D3.2 – UI Prototypes v2 and HCI Patterns

Contributing Partners

KAU, SIC, TUG, KGH, ICERT, OTE, LISPA, FOKUS, ATOS

Executive Summary

CREDENTIAL is an EU-funded Horizon 2020 project that involves developing, testing and presenting cloud-based services for storing, managing and sharing digital identity information and personal data with a higher level of security than existing technology.
The CREDENTIAL Wallet is the central component of the tools and components developed within the project. It offers a set of security and application services providing, among others, authentication and authorization mechanisms combined with novel cryptographic technologies like proxy-re-encryption and malleable signatures.

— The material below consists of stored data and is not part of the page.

File: config.mk
export PLATFORM = sky130hd
export DESIGN_NAME = complementary_deadband_waveform_gen
export DESIGN_NICKNAME = d
export VERILOG_FILES = /design/src/hw/cwg_pkg.sv /design/src/hw/complementary_deadband_waveform_gen.sv
export VERILOG_INCLUDE_DIRS = /design/src /design/src/hw
export SDC_FILE = /design/constraint.sdc
export NUM_CORES = 1
export LEC_CHECK = 0
export ABC_AREA = 1
export BUFFER_PORTS_ARGS = -buffer_cell sky130_fd_sc_hd__buf_2
export CAP_MARGIN = 20
export CORE_MARGIN = 2
export CORE_UTILIZATION = 30
export CTS_BUF_LIST = sky130_fd_sc_hd__clkbuf_4 sky130_fd_sc_hd__clkbuf_8
export DETAILED_ROUTE_END_ITERATION = 10
export MAX_ROUTING_LAYER = met4
export PLACE_DENSITY = 0.53
export SKIP_CTS_REPAIR_TIMING = 1
export SLEW_MARGIN = 20
export SYNTH_ARGS = -nofsm -noshare
export SYNTH_HDL_FRONTEND = slang
export SYNTH_SLANG_ARGS = --single-unit
File: constraint.sdc
create_clock -name clk -period 2.2 [get_ports clk]
set_input_delay 0.11 -clock clk [delete_from_list [all_inputs] [get_ports clk]]
set_output_delay 0.11 -clock clk [all_outputs]
set_load 0.03 [all_outputs]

In order to demonstrate the CREDENTIAL Wallet solution, there must be end-user applications providing access to its functions and the data stored. These applications have to be equipped with user interfaces (UIs). For the demonstration of the Wallet, the project defines pilot use cases of which some rely on a general smartphone app for Wallet access and one pilot in eHealth relies on specific apps for the Patient and the Doctor, respectively. Besides the pilot-specific user interfaces, the project has included research and development on user interfaces for the authentication and authorization services of the Wallet. The project has also included a tentative and comprehensive UI design for a fully-fledged smartphone app encompassing many aspects of what a “real” app would look like. This report demonstrates the final user interface prototypes (the version 2, “UI V2”) for the generic CREDENTIAL Wallet app. These prototypes go beyond what is implemented in the project pilots.

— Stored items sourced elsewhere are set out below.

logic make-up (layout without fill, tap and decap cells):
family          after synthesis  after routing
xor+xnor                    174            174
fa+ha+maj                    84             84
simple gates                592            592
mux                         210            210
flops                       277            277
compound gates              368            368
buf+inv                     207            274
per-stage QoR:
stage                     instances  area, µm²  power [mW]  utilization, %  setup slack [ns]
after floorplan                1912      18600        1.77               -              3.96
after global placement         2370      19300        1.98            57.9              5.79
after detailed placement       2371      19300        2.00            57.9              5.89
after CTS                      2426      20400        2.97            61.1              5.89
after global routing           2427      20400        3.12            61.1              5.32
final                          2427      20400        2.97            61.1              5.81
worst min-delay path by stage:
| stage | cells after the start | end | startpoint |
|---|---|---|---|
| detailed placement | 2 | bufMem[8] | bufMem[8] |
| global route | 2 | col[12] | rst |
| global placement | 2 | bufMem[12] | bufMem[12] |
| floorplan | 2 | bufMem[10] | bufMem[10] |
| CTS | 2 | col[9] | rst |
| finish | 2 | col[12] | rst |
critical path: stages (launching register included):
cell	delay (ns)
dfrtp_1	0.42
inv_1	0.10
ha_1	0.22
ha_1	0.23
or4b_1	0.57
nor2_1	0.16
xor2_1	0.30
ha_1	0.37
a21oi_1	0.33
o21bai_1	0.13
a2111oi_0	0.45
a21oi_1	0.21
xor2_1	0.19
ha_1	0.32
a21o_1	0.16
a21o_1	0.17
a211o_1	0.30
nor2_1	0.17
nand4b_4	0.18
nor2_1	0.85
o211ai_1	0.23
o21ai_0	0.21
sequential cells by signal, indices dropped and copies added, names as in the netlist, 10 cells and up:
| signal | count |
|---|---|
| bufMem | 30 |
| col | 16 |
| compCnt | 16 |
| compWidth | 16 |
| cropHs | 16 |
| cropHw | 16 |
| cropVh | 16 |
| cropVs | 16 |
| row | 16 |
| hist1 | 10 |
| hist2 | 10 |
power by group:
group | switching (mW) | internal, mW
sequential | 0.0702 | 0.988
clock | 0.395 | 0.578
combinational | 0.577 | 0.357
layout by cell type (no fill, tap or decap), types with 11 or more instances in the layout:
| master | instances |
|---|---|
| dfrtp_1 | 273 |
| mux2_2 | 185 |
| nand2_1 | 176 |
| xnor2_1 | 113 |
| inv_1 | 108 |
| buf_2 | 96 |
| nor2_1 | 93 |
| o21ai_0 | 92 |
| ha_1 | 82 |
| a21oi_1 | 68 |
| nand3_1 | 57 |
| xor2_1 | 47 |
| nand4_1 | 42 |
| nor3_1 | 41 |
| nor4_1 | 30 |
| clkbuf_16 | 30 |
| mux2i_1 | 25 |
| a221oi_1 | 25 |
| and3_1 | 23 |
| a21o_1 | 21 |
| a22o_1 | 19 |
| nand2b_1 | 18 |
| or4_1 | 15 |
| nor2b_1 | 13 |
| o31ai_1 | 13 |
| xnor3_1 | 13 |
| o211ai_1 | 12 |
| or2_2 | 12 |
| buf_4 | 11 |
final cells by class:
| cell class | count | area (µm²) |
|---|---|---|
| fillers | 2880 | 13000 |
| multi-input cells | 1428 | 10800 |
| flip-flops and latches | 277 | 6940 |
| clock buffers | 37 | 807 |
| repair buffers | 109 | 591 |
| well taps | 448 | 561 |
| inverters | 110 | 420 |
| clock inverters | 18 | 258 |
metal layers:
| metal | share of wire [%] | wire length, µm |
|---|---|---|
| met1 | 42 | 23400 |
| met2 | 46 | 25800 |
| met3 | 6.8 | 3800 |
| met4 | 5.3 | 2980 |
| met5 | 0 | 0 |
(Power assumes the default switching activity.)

The present report makes an extensive account of the mockup app. Many of the around 100 UI pages are shown in relation to workflow series of UIs to ease comprehension. Moreover, as the V2 as well as the V1 UI have been the base for experimentation on user aspects of authentication and authorization, a summary of the many studies conducted are given, both in the form of an overview table and in the form of more detailed accounts of purpose, method, and results. The UI V2 has also been used to make a detailed evaluation from an accessibility point of view pursuant to EU Directive 2016/2102. Albeit some criteria for accessibility are depending on implanted functionality, the evaluation of the mock-sups gives a clear guidance for future developers of Wallet applications for smartphones.

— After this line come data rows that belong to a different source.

==> config.mk <==
export PLATFORM = sky130hd
export DESIGN_NAME = fgpio_top
export DESIGN_NICKNAME = d
export VERILOG_FILES = /design/src/logic/fgpio_pkg.sv /design/src/logic/fgpio_top.sv /design/src/logic/fgpio_sync.sv /design/src/logic/fgpio_pad.sv
export SDC_FILE = /design/constraint.sdc
export NUM_CORES = 1
export LEC_CHECK = 0
export BUFFER_PORTS_ARGS = -buffer_cell sky130_fd_sc_hd__buf_2
export CAP_MARGIN = 40
export CORE_MARGIN = 5
export CORE_UTILIZATION = 52
export DETAILED_ROUTE_END_ITERATION = 6
export GPL_TIMING_DRIVEN = 0
export PLACE_DENSITY = 0.93
export SYNTH_ARGS = -nofsm -noshare
export SYNTH_HDL_FRONTEND = slang
export SYNTH_SLANG_ARGS = --single-unit
==> constraint.sdc <==
create_clock -name i_clk -period 3.5 [get_ports i_clk]
set_clock_uncertainty 0.2 [all_clocks]
set_input_delay 0.35 -clock i_clk [delete_from_list [all_inputs] [get_ports i_clk]]
set_output_delay 0.35 -clock i_clk [all_outputs]
set_load 0.05 [all_outputs]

In order to show the possibility in variation of app design for specific cases, a brief account of the project’s eHealth apps is given as well as sketches for UIs for a Wallet application running on a device with a computer-sized screen. The eHealth apps demonstrate that user groups can be reached via specific apps solving a specific problem. Likewise, the computer application demonstrates that if extensive data or file handling is an integral part of some users’ use of digital identity services, this can be included within a Wallet offer.
Furthermore, this deliverable generalisesfrom the UI V2 by outlining HCI design patterns for Cloud Identity Wallet apps. As the results for tested solutions there are baseline data for user experience and user comprehension, these patterns can be implemented or elaborated upon by future UI designers for apps connecting to the CREDENTIAL Wallet or to other similar technical solutions.
The report is concluded by a short discussion on the new vistas that can be imagined now when the main HCI work in the project is coming to a close. The perspectives constitute a continuation of the work on UIs and on HCI design patterns, being projections of work that can be commenced based on the foundations laid during the project. The discussion envisioning work beyond the CREDENTIAL project concerning user-centred functionality in relation to interaction techniques, assistive requirements in IdP apps, tutorials, data access logs, portability of user data from one Wallet provider to another, as well as differentiation of apps for Wallet account access designing for specific domains and needs.